Stored items:
####################
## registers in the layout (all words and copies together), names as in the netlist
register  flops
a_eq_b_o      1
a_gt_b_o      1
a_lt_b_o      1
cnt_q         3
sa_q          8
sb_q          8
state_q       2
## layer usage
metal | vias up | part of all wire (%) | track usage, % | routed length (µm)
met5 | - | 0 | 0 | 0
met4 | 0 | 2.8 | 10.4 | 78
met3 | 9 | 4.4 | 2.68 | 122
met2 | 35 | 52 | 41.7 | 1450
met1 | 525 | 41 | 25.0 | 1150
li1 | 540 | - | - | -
==> src/rtl/dff_share_arbiter_if.sv <==
// Requester-side bus for dff_share_arbiter: per-requester req/lock/data in,
// grant/ack plus the shared register contents out.
interface dff_share_arbiter_if #(
    parameter int unsigned NREQ = 4,
    parameter int unsigned DW   = 8
);
    localparam int unsigned IDW = $clog2(NREQ);

    logic [NREQ-1:0]    req;
    logic [NREQ-1:0]    lock;
    logic [NREQ*DW-1:0] din;
    logic [NREQ-1:0]    gnt;
    logic [NREQ-1:0]    ack;
    logic [DW-1:0]      q;
    logic               q_valid;
    logic [IDW-1:0]     last_id;

    modport master (
        output req, lock, din,
        input  gnt, ack, q, q_valid, last_id
    );

    modport slave (
        input  req, lock, din,
        output gnt, ack, q, q_valid, last_id
    );
endinterface

==> src/rtl/dff_share_arbiter.sv <==
// Round-robin arbiter that loads one requester word per grant into a shared
// register. Define ARB_LOCK_EN to enable burst-lock (LOCKED state).
module dff_share_arbiter #(
    parameter int unsigned NREQ = 4,
    parameter int unsigned DW   = 8
) (
    input logic            clk,
    input logic            rst,
    dff_share_arbiter_if.slave bus
);
    localparam int unsigned IDW = $clog2(NREQ);

`ifdef ARB_LOCK_EN
    typedef enum logic [1:0] {IDLE, GRANT, LOCKED} state_t;
`else
    typedef enum logic [1:0] {IDLE, GRANT} state_t;
`endif

    state_t         state, state_n;
    logic [IDW-1:0] ptr, ptr_n;
    logic [NREQ-1:0] gnt_r, gnt_n;
    logic [NREQ-1:0] ack_r, ack_n;
    logic [DW-1:0]  q_r, q_n;
    logic           qv_r, qv_n;
    logic [IDW-1:0] id_r, id_n;

    logic [DW-1:0]  words [NREQ];
    logic           found;
    logic [IDW-1:0] win;
    logic [IDW-1:0] idx;

    function automatic logic [NREQ-1:0] onehot(input logic [IDW-1:0] i);
        return NREQ'(1) << i;
    endfunction

    function automatic logic [IDW-1:0] next_idx(input logic [IDW-1:0] i);
        return IDW'((32'(i) + 32'd1) % NREQ);
    endfunction

    // Unpack the flat data bus into per-requester words
    always_comb begin
        for (int unsigned i = 0; i < NREQ; i++) begin
            words[i] = bus.din[i*DW +: DW];
        end
    end

    // First pending request at or after ptr, wrapping past NREQ-1
    always_comb begin
        found = 1'b0;
        win   = '0;
        idx   = '0;
        for (int unsigned k = 0; k < NREQ; k++) begin
            idx = IDW'((32'(ptr) + k) % NREQ);
            if (!found && bus.req[idx]) begin
                found = 1'b1;
                win   = idx;
            end
        end
    end

`ifndef ARB_LOCK_EN
    logic unused_lock;
    assign unused_lock = ^bus.lock;
`endif

    always_comb begin
        state_n = state;
        ptr_n   = ptr;
        gnt_n   = '0;
        ack_n   = '0;
        q_n     = q_r;
        qv_n    = qv_r;
        id_n    = id_r;

        unique case (state)
            IDLE: begin
                if (found) begin
                    q_n   = words[win];
                    gnt_n = onehot(win);
                    ack_n = onehot(win);
                    id_n  = win;
                    qv_n  = 1'b1;
`ifdef ARB_LOCK_EN
                    if (bus.lock[win]) begin
                        state_n = LOCKED;
                    end else begin
                        state_n = GRANT;
                        ptr_n   = next_idx(win);
                    end
`else
                    state_n = GRANT;
                    ptr_n   = next_idx(win);
`endif
                end
            end
            GRANT: begin
                state_n = IDLE;
            end
`ifdef ARB_LOCK_EN
            // Owner keeps the register; it may reload every cycle it asserts req
            LOCKED: begin
                if (bus.lock[id_r]) begin
                    gnt_n = onehot(id_r);
                    if (bus.req[id_r]) begin
                        q_n   = words[id_r];
                        ack_n = onehot(id_r);
                    end
                end else begin
                    ptr_n   = next_idx(id_r);
                    state_n = IDLE;
                end
            end
`endif
            default: begin
                state_n = IDLE;
            end
        endcase
    end

    always_ff @(posedge clk) begin
        if (rst) begin
            state <= IDLE;
            ptr   <= '0;
            gnt_r <= '0;
            ack_r <= '0;
            q_r   <= '0;
            qv_r  <= 1'b0;
            id_r  <= '0;
        end else begin
            state <= state_n;
            ptr   <= ptr_n;
            gnt_r <= gnt_n;
            ack_r <= ack_n;
            q_r   <= q_n;
            qv_r  <= qv_n;
            id_r  <= id_n;
        end
    end

    assign bus.gnt     = gnt_r;
    assign bus.ack     = ack_r;
    assign bus.q       = q_r;
    assign bus.q_valid = qv_r;
    assign bus.last_id = id_r;

endmodule

==> src/flat_wrapper.sv <==
// flat-port wrapper written by rule: the top's interface ports become plain ports
module dff_share_arbiter_flat 
#(
    parameter int unsigned NREQ = 4,
    parameter int unsigned DW   = 8
)
  (clk, rst, bus_req, bus_lock, bus_din, bus_gnt, bus_ack, bus_q, bus_q_valid, bus_last_id);
  dff_share_arbiter_if #(.NREQ(NREQ), .DW(DW)) bus_i ();
  input logic clk;
  input logic rst;
  input wire logic [$bits(bus_i.req)-1:0] bus_req;
  input wire logic [$bits(bus_i.lock)-1:0] bus_lock;
  input wire logic [$bits(bus_i.din)-1:0] bus_din;
  output wire logic [$bits(bus_i.gnt)-1:0] bus_gnt;
  output wire logic [$bits(bus_i.ack)-1:0] bus_ack;
  output wire logic [$bits(bus_i.q)-1:0] bus_q;
  output wire logic [$bits(bus_i.q_valid)-1:0] bus_q_valid;
  output wire logic [$bits(bus_i.last_id)-1:0] bus_last_id;
  assign bus_i.req = bus_req;
  assign bus_i.lock = bus_lock;
  assign bus_i.din = bus_din;
  assign bus_gnt = bus_i.gnt;
  assign bus_ack = bus_i.ack;
  assign bus_q = bus_i.q;
  assign bus_q_valid = bus_i.q_valid;
  assign bus_last_id = bus_i.last_id;
  dff_share_arbiter #(.NREQ(NREQ), .DW(DW)) u_core (.clk(clk), .rst(rst), .bus(bus_i));
endmodule
==> config.mk <==
export PLATFORM = sky130hd
export DESIGN_NAME = dff_share_arbiter_flat
export DESIGN_NICKNAME = d
export VERILOG_FILES = /design/src/rtl/dff_share_arbiter_if.sv /design/src/rtl/dff_share_arbiter.sv /design/src/flat_wrapper.sv
export SDC_FILE = /design/constraint.sdc
export NUM_CORES = 1
export LEC_CHECK = 0
export CAP_MARGIN = 20
export CORE_ASPECT_RATIO = 0.8
export CORE_MARGIN = 5
export CORE_UTILIZATION = 32
export DETAILED_ROUTE_END_ITERATION = 12
export PLACE_DENSITY = 0.86
export RECOVER_POWER = 25
export REMOVE_ABC_BUFFERS = 1
export SKIP_CTS_REPAIR_TIMING = 1
export SYNTH_ARGS = -nofsm -noshare
export SYNTH_HDL_FRONTEND = slang
export SYNTH_SLANG_ARGS = --single-unit
==> constraint.sdc <==
create_clock -name clk -period 1.8 [get_ports clk]
set_input_delay 0.54 -clock clk [delete_from_list [all_inputs] [get_ports clk]]
set_output_delay 0.54 -clock clk [all_outputs]
set_load 0.02 [all_outputs]
==> results of run 1 <==
cell families after synthesis:
family	share of synthesized area, %
mux	18.9
compound gates	17.4
buf+inv	9.99
simple gates	13.9
xor+xnor	0.945
flops	38.9
## config.mk

```make
export PLATFORM = sky130hd
export DESIGN_NAME = egress_rr_scheduler
export DESIGN_NICKNAME = d
export VERILOG_FILES = /design/src/rtl/egress_rr_scheduler.sv
export SDC_FILE = /design/constraint.sdc
export NUM_CORES = 1
export LEC_CHECK = 0
export CAP_MARGIN = 20
export CORE_MARGIN = 2
export CORE_UTILIZATION = 38
export CTS_BUF_LIST = sky130_fd_sc_hd__clkbuf_16
export CTS_CLUSTER_SIZE = 30
export DETAILED_ROUTE_END_ITERATION = 8
export PLACE_DENSITY = 0.74
export SETUP_SLACK_MARGIN = 0.02
export SLEW_MARGIN = 0
export SYNTH_ARGS = -nofsm -noshare
export SYNTH_HDL_FRONTEND = slang
export SYNTH_SLANG_ARGS = --single-unit
export TNS_END_PERCENT = 10
```

## constraint.sdc

```tcl
create_clock -name clk -period 7.5 [get_ports clk]
set_input_delay 0.75 -clock clk [delete_from_list [all_inputs] [get_ports clk]]
set_output_delay 0.75 -clock clk [all_outputs]
set_load 0.02 [all_outputs]
```

## src/rtl/egress_rr_scheduler.sv

```systemverilog
// Round-robin drain of the four PCIE output FIFOs (lanes 4..7) onto one
// valid/ready egress stream, with saturating per-lane delivered-word counters.
module egress_rr_scheduler #(
    parameter int DATA_W = 12,
    parameter int CNT_W  = 5
) (
    input  logic              clk,
    input  logic              reset,
    input  logic              init,
    input  logic [3:0]        empty_in,
    input  logic [DATA_W-1:0] data_in4,
    input  logic [DATA_W-1:0] data_in5,
    input  logic [DATA_W-1:0] data_in6,
    input  logic [DATA_W-1:0] data_in7,
    input  logic              out_ready,
    input  logic              req,
    input  logic [2:0]        idx,
    output logic [3:0]        pop,
    output logic              valid_out,
    output logic [DATA_W-1:0] data_out,
    output logic [2:0]        lane_out,
    output logic [CNT_W-1:0]  cnt_out,
    output logic              cnt_valid
);

    // Lanes are held internally as 0..3 (lane 4..7).
    logic [1:0]        last_grant_q, last_grant_d;
    logic              cap_valid_q;
    logic [1:0]        cap_lane_q;
    logic [DATA_W-1:0] cap_data;
    logic [DATA_W-1:0] buf_data_q [2];
    logic [1:0]        buf_lane_q [2];
    logic              wr_ptr_q, rd_ptr_q;
    logic [1:0]        count_q, count_d;
    logic [CNT_W-1:0]  cnt_q [4];
    logic [CNT_W-1:0]  cnt_out_q;
    logic              cnt_valid_q;

    logic       deq, enq, can_issue, found;
    logic [1:0] grant_lane, cand, head_lane;

    assign head_lane = buf_lane_q[rd_ptr_q];
    assign valid_out = (count_q != 2'd0);
    assign deq       = valid_out && out_ready;
    assign enq       = cap_valid_q;

    // Credit counts buffered words plus the one in flight, net of the word
    // leaving this cycle, so a departure frees its slot for a same-cycle pop.
    assign count_d   = count_q + {1'b0, enq} - {1'b0, deq};
    assign can_issue = reset && !init && (empty_in != 4'hF) && (count_d < 2'd2);

    always_comb begin
        grant_lane = last_grant_q;
        cand       = last_grant_q;
        found      = 1'b0;
        for (int k = 1; k <= 4; k++) begin
            cand = last_grant_q + 2'(k);
            if (!found && !empty_in[cand]) begin
                found      = 1'b1;
                grant_lane = cand;
            end
        end
    end

    assign last_grant_d = can_issue ? grant_lane : last_grant_q;
    assign pop          = can_issue ? (4'b0001 << grant_lane) : 4'b0000;

    always_comb begin
        case (cap_lane_q)
            2'd0:    cap_data = data_in4;
            2'd1:    cap_data = data_in5;
            2'd2:    cap_data = data_in6;
            default: cap_data = data_in7;
        endcase
    end

    always_ff @(posedge clk or negedge reset) begin
        if (!reset) begin
            last_grant_q <= 2'd3;
            cap_valid_q  <= 1'b0;
            cap_lane_q   <= 2'd0;
            wr_ptr_q     <= 1'b0;
            rd_ptr_q     <= 1'b0;
            count_q      <= 2'd0;
            cnt_out_q    <= '0;
            cnt_valid_q  <= 1'b0;
        end else begin
            last_grant_q <= last_grant_d;
            cap_valid_q  <= can_issue;
            cap_lane_q   <= grant_lane;
            count_q      <= count_d;
            if (enq) wr_ptr_q <= ~wr_ptr_q;
            if (deq) rd_ptr_q <= ~rd_ptr_q;
            cnt_valid_q <= req;
            if (req) cnt_out_q <= idx[2] ? cnt_q[idx[1:0]] : '0;
        end
    end

    // Storage only; occupancy and pointers carry the reset state.
    always_ff @(posedge clk) begin
        if (enq) begin
            buf_data_q[wr_ptr_q] <= cap_data;
            buf_lane_q[wr_ptr_q] <= cap_lane_q;
        end
    end

    always_ff @(posedge clk or negedge reset) begin
        if (!reset) begin
            for (int k = 0; k < 4; k++) cnt_q[k] <= '0;
        end else begin
            for (int k = 0; k < 4; k++) begin
                if (init)
                    cnt_q[k] <= '0;
                else if (deq && head_lane == 2'(k) && cnt_q[k] != '1)
                    cnt_q[k] <= cnt_q[k] + CNT_W'(1);
            end
        end
    end

    assign data_out  = valid_out ? buf_data_q[rd_ptr_q] : '0;
    assign lane_out  = valid_out ? {1'b1, head_lane} : 3'd0;
    assign cnt_out   = cnt_out_q;
    assign cnt_valid = cnt_valid_q;

endmodule

```

Yosys cells after proc, flatten, opt, wreduce, memory -nomap -nowiden
Memory sizes are Yosys's and may differ from the RTL's. Cells that the tools add are included.

Add/subtract/negate cells: 9. Order comparisons: 6. Eq/ne operators: 10. Shifts and indexed selects: 1. Multiplexer cells: 33. Bitwise operators: 3. Reduce and logical (&&, ||, !) cells: 28.

Operators with widths (count): 2-to-1 mux 5 bit (11); one-hot mux 12 bit (3 select lines) (1); adder 5 x 1 -> 5 bit, second input constant (4); != test 5 bit, second input constant (4); logical AND 1 bit (15); < comparator 2 x 3 -> 1 bit, second input constant (4); 2-to-1 mux 12 bit (1); binary-select mux 5 bit (select 2 bit) (1); nonzero test 2 bit (5); 2-to-1 mux 1 bit (9); binary-select mux 1 bit (select 2 bit) (4); 2-to-1 mux 2 bit (4); == test 2 bit, second input constant (3); zero test 1 bit (6); adder 2 bit, second input constant (2); == test 2 x 1 -> 1 bit, second input constant (2); zero test 2 bit (2); 2-to-1 mux 4 bit (1); != test 4 bit, second input constant (1); << shifter 1 x 2 -> 4 bit, first input constant (1); greater-or-equal comparator 3 bit, second input constant (1); 2-to-1 mux 3 bit (1); NOT 2 -> 3 bit (1); adder 2 x 1 -> 2 bit (1); 4 further kinds (5).

Register bits after elaboration: 35. RAM bits: 28. Bits of input ports: 60. Output and inout port bits: 26. Logic and storage cells: 104. Memories: 2.

Memory list: buf_data_q (depth 2, width 12, rd ports 1, clocked after memory_dff 0, wr ports 1, RTL line 31) `logic [DATA_W-1:0] buf_data_q [2];`; buf_lane_q (depth 2, width 2, rd ports 1, clocked after memory_dff 0, wr ports 1, RTL line 32) `logic [1:0] buf_lane_q [2];`.

Longest topological paths before layout
Gate-level depths: netlist of run 1.

Depth in word-level cells: 14. Gate-level depth with buffers: 10. Depth with buffers taken out: 10.

Worst setup path before layout of run 1
No wires, ideal clock.

Path kind: in2out. Start point: in out_ready. End point: out pop[0]. Arrival: 2.507 ns. Data required time: 6.750 ns. Path slack: 4.243 ns. Stages on the path: 9. Path buffers: 0. Cell sequence: o21ai_2 > inv_1 > ha_1 > inv_1 > ha_1 > xor2_1 > xnor2_1 > nand4b_1 > nor3b_1.

Cells in the longest elaborated chain, start to end: 5.

Ends and longest elaborated chain: start: declaration (RTL line 15) `input logic out_ready,`; logical AND 1 bit (RTL line 44) `assign deq = valid_out && out_ready;`; named net deq (RTL line 39) `logic deq, enq, can_issue, found;`; subtractor 2 x 1 -> 2 bit (RTL line 49) `assign count_d = count_q + {1'b0, enq} - {1'b0, deq};`; < comparator 2 bit (RTL line 50) `assign can_issue = reset && !init && (empty_in != 4'hF) && (count_d < 2'd2);`; logical AND 1 bit (RTL line 50); 2-to-1 mux 4 bit (RTL line 66) `assign pop = can_issue ? (4'b0001 << grant_lane) : 4'b0000;`; end: declaration (RTL line 18) `output logic [3:0] pop,`.

The timed path passes the listed nets, and every way through them passes these cells.

Final worst setup path of run 1
Start point: in out_ready. End point: out pop[2].

Cells in the longest elaborated chain, start to end: 5.

Ends and longest elaborated chain (RTL line): logical AND 1 bit (44); named net deq (39); subtractor 2 x 1 -> 2 bit (49); < comparator 2 bit (50); logical AND 1 bit (50); named net can_issue (39); 2-to-1 mux 4 bit (66).

The timed path passes the listed nets, and every way through them passes these cells.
####################
Work to complete: Print only these lines, please. They run from the start of the entries above to the line containing "met2 | 35 | 52 | 41.7 | 1450", both ends included, and must match exactly.

Result below:
## registers in the layout (all words and copies together), names as in the netlist
register  flops
a_eq_b_o      1
a_gt_b_o      1
a_lt_b_o      1
cnt_q         3
sa_q          8
sb_q          8
state_q       2
## layer usage
metal | vias up | part of all wire (%) | track usage, % | routed length (µm)
met5 | - | 0 | 0 | 0
met4 | 0 | 2.8 | 10.4 | 78
met3 | 9 | 4.4 | 2.68 | 122
met2 | 35 | 52 | 41.7 | 1450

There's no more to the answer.